Top of Provided records
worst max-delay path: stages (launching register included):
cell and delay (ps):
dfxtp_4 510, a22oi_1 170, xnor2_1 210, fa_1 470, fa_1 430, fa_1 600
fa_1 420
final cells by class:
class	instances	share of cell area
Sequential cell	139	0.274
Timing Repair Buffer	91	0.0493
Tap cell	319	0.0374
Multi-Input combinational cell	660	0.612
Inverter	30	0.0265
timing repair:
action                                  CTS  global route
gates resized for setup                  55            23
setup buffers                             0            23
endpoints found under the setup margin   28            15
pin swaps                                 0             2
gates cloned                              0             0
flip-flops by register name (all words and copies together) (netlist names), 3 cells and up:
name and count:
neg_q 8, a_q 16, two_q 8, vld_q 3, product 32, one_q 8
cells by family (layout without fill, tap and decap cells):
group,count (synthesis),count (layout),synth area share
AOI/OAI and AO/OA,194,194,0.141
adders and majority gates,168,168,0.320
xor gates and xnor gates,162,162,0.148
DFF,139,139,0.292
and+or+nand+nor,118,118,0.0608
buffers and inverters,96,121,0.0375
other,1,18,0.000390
This is an optimization exercise on Yosys and OpenROAD, whose aim is small area, not a production implementation. Where RTL was checked, it was by simulation tests only, not by an equivalence proof against the original. Power and IR drop assume default switching activity.

==> raven: inputs <==
// resample_interp
module resample_interp #(
    parameter int SYM_WIDTH = 1,
    parameter int INT_WIDTH = 1,
    parameter int DEC_WIDTH = 14,
    parameter int MU_WIDTH  = 8,
    parameter int DEPTH     = 8,
    parameter int CNT_WIDTH = 16,
    localparam int DW = SYM_WIDTH + INT_WIDTH + DEC_WIDTH,
    localparam int LW = $clog2(DEPTH) + 1
) (
    input  logic                 clk,
    input  logic                 rst,
    input  logic                 flush,
    input  logic                 in_valid,
    input  logic [DW-1:0]        in_i,
    input  logic [DW-1:0]        in_q,
    input  logic                 mk,
    input  logic [MU_WIDTH-1:0]  mu,
    input  logic                 mode,
    input  logic                 out_ready,
    output logic                 out_valid,
    output logic [DW-1:0]        out_i,
    output logic [DW-1:0]        out_q,
    output logic [LW-1:0]        fifo_level,
    output logic                 overflow,
    output logic [CNT_WIDTH-1:0] sym_cnt
);
    localparam int AW = $clog2(DEPTH);
    localparam logic [DW-1:0] SGN = DW'(1) << (DW - 1);
    logic                 strobe;
    logic                 x_zero;
    logic [DW-1:0]        x_i, x_q;
    logic                 s1_valid, s2_valid, s3_valid;
    logic [DW-1:0]        s1_a_i, s1_a_q;
    logic [MU_WIDTH-1:0]  s1_mu;
  ...
==> module ri_maj, before the edit <==
module ri_maj (
    input  logic a, b, c,
    output logic co
);
    assign co = (a & b) | (c & (a ^ b));
endmodule
==> flow/config.mk <==
export PLATFORM = sky130hd
export DESIGN_NAME = resample_interp
export DESIGN_NICKNAME = resample_interp
export VERILOG_FILES = /design/flow/design.v
export SDC_FILE = /design/flow/constraint.sdc
export NUM_CORES = 4
export LEC_CHECK = 0
export CAP_MARGIN = 20
export CORE_MARGIN = 2
export CORE_UTILIZATION = 65
export GPL_TIMING_DRIVEN = 0
export PLACE_DENSITY = 0.75
export SLEW_MARGIN = 20
export SYNTH_HIERARCHICAL = 1
export SYNTH_MINIMUM_KEEP_SIZE = 0
==> flow/constraint.sdc <==
create_clock -name core_clock -period 6.0 [get_ports {clk}]
set_input_delay 1.2000 -clock core_clock [delete_from_list [all_inputs] [get_ports {clk}]]
set_output_delay 1.2000 -clock core_clock [all_outputs]
set_load 0.01 [all_outputs]
standard.sh (not shown) runs the stock make flow with config.mk's settings and CLKGATE_MAP_FILE= SYNTH_SCRIPT=/design/flow/synth_recipe.tcl, a recipe that flattens the netlist after the stock synthesis.
==> flow/flow/run.sh <==
#!/bin/bash
# Layout flow: the standard ORFS flow (standard.sh, synthesis unchanged)
# with two changes to the layout steps:
#   * port buffers use the smallest buffer (buf_1) instead of the resizer's
#     default choice; every input and output port still gets a buffer;
#   * clock tree synthesis runs without dummy loads and builds the tree from
#     clkbuf_8 cells with sink clusters of at most 20 flip-flops.
# Each tool's full output is in orfs/logs/ (one log per step); make's own
# output goes to flow_make.log in the work folder.
set -euo pipefail
export BUFFER_PORTS_ARGS="-buffer_cell sky130_fd_sc_hd__buf_1"
export CTS_ARGS="-sink_clustering_enable -repair_clock_nets -dont_use_dummy_load -buf_list sky130_fd_sc_hd__clkbuf_8 -sink_clustering_size 20 -sink_clustering_max_diameter 50"
bash standard.sh > flow_make.log 2>&1
==> sierra: changes against raven <==
--- a/flow/design.v
+++ b/flow/design.v
@@ -1196,3 +1196,21 @@
 );
-    assign co = (a & b) | (c & (a ^ b));
+    assign co = (a & b) | (a & c) | (b & c);
+endmodule
+module ri_ao (
+    input  logic gh, ph, gl,
+    output logic g
+);
+    assign g = gh | (ph & gl);
+endmodule
+module ri_and (
+    input  logic a, b,
+    output logic y
+);
+    assign y = a & b;
+endmodule
+module ri_xor (
+    input  logic a, b,
+    output logic y
+);
+    assign y = a ^ b;
 endmodule
--- a/flow/config.mk
+++ b/flow/config.mk
@@ -9,5 +9,4 @@
 export CORE_MARGIN = 2
-export CORE_UTILIZATION = 65
-export GPL_TIMING_DRIVEN = 0
-export PLACE_DENSITY = 0.75
+export CORE_UTILIZATION = 70
+export PLACE_DENSITY = 0.8
 export SLEW_MARGIN = 20
==> run notes <==
run status - complete, no violations
vias in the first global route - 13703
CTS resizes - 0
nets - 1964
r2r setup slk - 590 ps
Seq/Total Area, Yosys - 50.1%
P_clk - 0.00136 W
Worst VDD drop - 544 uV
Signal buffers - 128
# the run above: sierra

==> run notes <==
r2r setup slk - 220 ps
Signal buffers - 255
#MultiIn Comb - 974
run status - complete, no violations
nets - 2117
Worst VDD drop - 371 uV
vias in the first global route - 13992
worst setup margin - 222 ps
# the run above: raven

Function not checked in raven: the RTL went through the layout flow alone.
Bottom of Provided records
### Exercise goal
Working from the entries above, filter out every line that lacks "count" and copy what remains.

### Exercise output
name and count:
group,count (synthesis),count (layout),synth area share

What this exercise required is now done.